2025年5月22日(木)・23日(日)にタイの Thai-Nichi Institute of Technology (泰日工業大学) で開催された国際会議 2025 10th International Conference on Business and Industrial Research (ICBIR2025) において,修士2年生の鹿内 嵩天さんが以下の研究発表を行いました.
- Characterizing Internet-Wide Research Scanning in Darknet Traffic Through Comparative Analysis of Detection Methods
- Takuma Shikanai, Hiroshi Tsunoda
- 2025 10th International Conference on Business and Industrial Research (ICBIR), May 2025
- Abstract: Darknet refers to reachable but unused IP address spaces, capturing only suspicious traffic distributed to unspecified multiple targets. Analyzing this traffic is crucial for understanding cyberattack trends on the Internet. In recent years, the increasing traffic caused by Internet-wide research scanning activity has become an obstacle in distinguishing cyberattack patterns in darknet traffic. Therefore, identifying and filtering research scanning traffic is important, and several methods have been proposed to remove the sources of research scanning traffic. However, there has been no comparative analysis of such metrics. In this paper, we apply different metrics to real darknet traffic data, visualize the results, and analyze the characteristics and limitations of each metric. Furthermore, we investigate networks that were not identified as conducting research scanning yet exhibit similar behavioral patterns, focusing on two specific cases: networks that narrowly miss the identification thresholds within a single day, and networks that demonstrate slow-scanning patterns over extended periods.
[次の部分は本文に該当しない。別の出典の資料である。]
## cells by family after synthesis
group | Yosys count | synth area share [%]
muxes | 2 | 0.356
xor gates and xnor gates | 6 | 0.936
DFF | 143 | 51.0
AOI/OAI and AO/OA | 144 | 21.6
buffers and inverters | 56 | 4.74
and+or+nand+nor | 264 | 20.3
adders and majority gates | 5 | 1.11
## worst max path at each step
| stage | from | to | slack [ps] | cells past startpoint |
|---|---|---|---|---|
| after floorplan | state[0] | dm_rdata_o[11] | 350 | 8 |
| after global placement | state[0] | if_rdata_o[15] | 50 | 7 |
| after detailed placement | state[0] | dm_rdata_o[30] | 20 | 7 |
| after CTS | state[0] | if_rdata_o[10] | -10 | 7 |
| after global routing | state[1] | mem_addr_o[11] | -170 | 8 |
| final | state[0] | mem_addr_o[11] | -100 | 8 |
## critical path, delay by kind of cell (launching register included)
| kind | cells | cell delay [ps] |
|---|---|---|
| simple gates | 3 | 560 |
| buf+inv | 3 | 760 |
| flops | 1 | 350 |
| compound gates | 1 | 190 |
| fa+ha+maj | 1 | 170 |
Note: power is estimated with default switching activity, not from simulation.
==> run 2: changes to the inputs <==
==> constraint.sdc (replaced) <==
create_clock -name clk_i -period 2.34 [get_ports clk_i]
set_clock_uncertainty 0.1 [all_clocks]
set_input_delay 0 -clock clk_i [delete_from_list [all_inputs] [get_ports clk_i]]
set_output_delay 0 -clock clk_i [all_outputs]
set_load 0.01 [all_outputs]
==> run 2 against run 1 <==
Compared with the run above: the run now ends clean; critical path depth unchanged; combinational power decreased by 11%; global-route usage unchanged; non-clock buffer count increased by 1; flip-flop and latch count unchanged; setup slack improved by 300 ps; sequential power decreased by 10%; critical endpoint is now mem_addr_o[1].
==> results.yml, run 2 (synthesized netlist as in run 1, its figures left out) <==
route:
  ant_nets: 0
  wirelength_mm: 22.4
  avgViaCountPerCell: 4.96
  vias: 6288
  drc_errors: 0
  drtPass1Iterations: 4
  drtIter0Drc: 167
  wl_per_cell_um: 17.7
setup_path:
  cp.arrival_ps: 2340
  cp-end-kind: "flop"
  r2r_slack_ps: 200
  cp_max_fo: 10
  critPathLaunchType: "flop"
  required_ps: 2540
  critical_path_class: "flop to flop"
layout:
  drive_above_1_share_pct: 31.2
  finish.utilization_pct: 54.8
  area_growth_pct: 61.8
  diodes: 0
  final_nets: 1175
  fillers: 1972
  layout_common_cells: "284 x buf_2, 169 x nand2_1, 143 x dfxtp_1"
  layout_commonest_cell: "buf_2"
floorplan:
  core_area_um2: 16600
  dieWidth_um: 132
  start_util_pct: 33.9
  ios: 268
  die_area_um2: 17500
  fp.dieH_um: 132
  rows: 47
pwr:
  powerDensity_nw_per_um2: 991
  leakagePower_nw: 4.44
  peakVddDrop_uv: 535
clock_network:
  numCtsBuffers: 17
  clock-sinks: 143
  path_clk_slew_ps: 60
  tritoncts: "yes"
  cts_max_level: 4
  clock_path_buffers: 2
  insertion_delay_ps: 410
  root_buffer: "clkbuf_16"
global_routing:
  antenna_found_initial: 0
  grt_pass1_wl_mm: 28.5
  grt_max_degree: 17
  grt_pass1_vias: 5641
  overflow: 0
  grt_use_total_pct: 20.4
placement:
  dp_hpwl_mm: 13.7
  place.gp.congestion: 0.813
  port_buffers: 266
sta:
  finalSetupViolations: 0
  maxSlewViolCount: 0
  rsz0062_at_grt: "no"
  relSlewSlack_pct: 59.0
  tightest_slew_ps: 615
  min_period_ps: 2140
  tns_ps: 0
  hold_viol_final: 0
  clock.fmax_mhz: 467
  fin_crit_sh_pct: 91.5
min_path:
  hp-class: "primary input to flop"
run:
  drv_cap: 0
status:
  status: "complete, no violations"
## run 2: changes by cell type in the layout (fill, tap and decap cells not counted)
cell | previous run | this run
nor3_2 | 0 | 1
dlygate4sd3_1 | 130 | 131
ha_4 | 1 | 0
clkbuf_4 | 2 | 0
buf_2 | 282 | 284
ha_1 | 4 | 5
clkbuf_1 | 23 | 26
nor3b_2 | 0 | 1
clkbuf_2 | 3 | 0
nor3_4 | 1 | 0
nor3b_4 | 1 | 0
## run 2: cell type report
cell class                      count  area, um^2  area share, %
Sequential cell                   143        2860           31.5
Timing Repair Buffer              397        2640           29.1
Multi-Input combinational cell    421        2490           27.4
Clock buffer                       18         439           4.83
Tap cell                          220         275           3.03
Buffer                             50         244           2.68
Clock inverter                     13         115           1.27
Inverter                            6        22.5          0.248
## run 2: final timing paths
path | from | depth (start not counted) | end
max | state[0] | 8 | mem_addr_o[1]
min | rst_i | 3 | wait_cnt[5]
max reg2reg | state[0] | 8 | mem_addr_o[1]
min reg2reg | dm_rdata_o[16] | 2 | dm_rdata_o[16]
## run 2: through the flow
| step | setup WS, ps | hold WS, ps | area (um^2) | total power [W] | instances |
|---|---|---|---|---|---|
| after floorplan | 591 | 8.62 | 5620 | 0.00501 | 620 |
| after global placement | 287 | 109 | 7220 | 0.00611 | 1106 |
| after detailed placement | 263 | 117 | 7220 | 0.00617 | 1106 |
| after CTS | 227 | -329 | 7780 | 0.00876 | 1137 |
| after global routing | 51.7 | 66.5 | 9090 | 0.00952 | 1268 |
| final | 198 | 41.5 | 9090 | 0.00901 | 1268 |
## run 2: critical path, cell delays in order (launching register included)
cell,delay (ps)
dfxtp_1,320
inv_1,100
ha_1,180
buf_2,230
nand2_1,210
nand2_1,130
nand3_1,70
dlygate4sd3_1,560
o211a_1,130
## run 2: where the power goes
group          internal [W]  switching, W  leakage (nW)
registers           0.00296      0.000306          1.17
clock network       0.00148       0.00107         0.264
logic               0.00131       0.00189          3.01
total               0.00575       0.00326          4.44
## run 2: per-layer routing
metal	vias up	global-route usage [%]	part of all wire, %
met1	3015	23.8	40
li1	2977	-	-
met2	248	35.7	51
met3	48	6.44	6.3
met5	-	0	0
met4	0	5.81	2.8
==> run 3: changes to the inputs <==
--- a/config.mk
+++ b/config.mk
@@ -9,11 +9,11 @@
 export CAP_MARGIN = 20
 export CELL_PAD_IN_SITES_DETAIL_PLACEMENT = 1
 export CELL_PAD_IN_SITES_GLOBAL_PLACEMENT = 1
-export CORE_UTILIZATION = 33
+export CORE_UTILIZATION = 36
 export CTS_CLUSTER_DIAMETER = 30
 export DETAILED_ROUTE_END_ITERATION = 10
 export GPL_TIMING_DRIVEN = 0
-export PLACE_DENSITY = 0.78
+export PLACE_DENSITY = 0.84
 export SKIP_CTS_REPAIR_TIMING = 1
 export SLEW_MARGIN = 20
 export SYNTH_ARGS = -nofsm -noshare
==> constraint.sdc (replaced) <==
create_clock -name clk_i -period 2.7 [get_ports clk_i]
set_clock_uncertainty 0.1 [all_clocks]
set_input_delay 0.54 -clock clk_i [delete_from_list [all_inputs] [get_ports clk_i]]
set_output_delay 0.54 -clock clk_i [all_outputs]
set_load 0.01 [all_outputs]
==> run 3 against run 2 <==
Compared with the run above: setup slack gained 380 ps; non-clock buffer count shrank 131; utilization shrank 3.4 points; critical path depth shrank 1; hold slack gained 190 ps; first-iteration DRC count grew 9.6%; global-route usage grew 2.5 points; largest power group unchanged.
Our analysis reveals that while current metrics effectively detect large-scale scanning activities, they may overlook certain scanning patterns, particularly those distributed across multiple hosts or conducted over extended periods. These findings highlight the need for new identification methods to better understand the full scope of Internet-wide research scanning activities.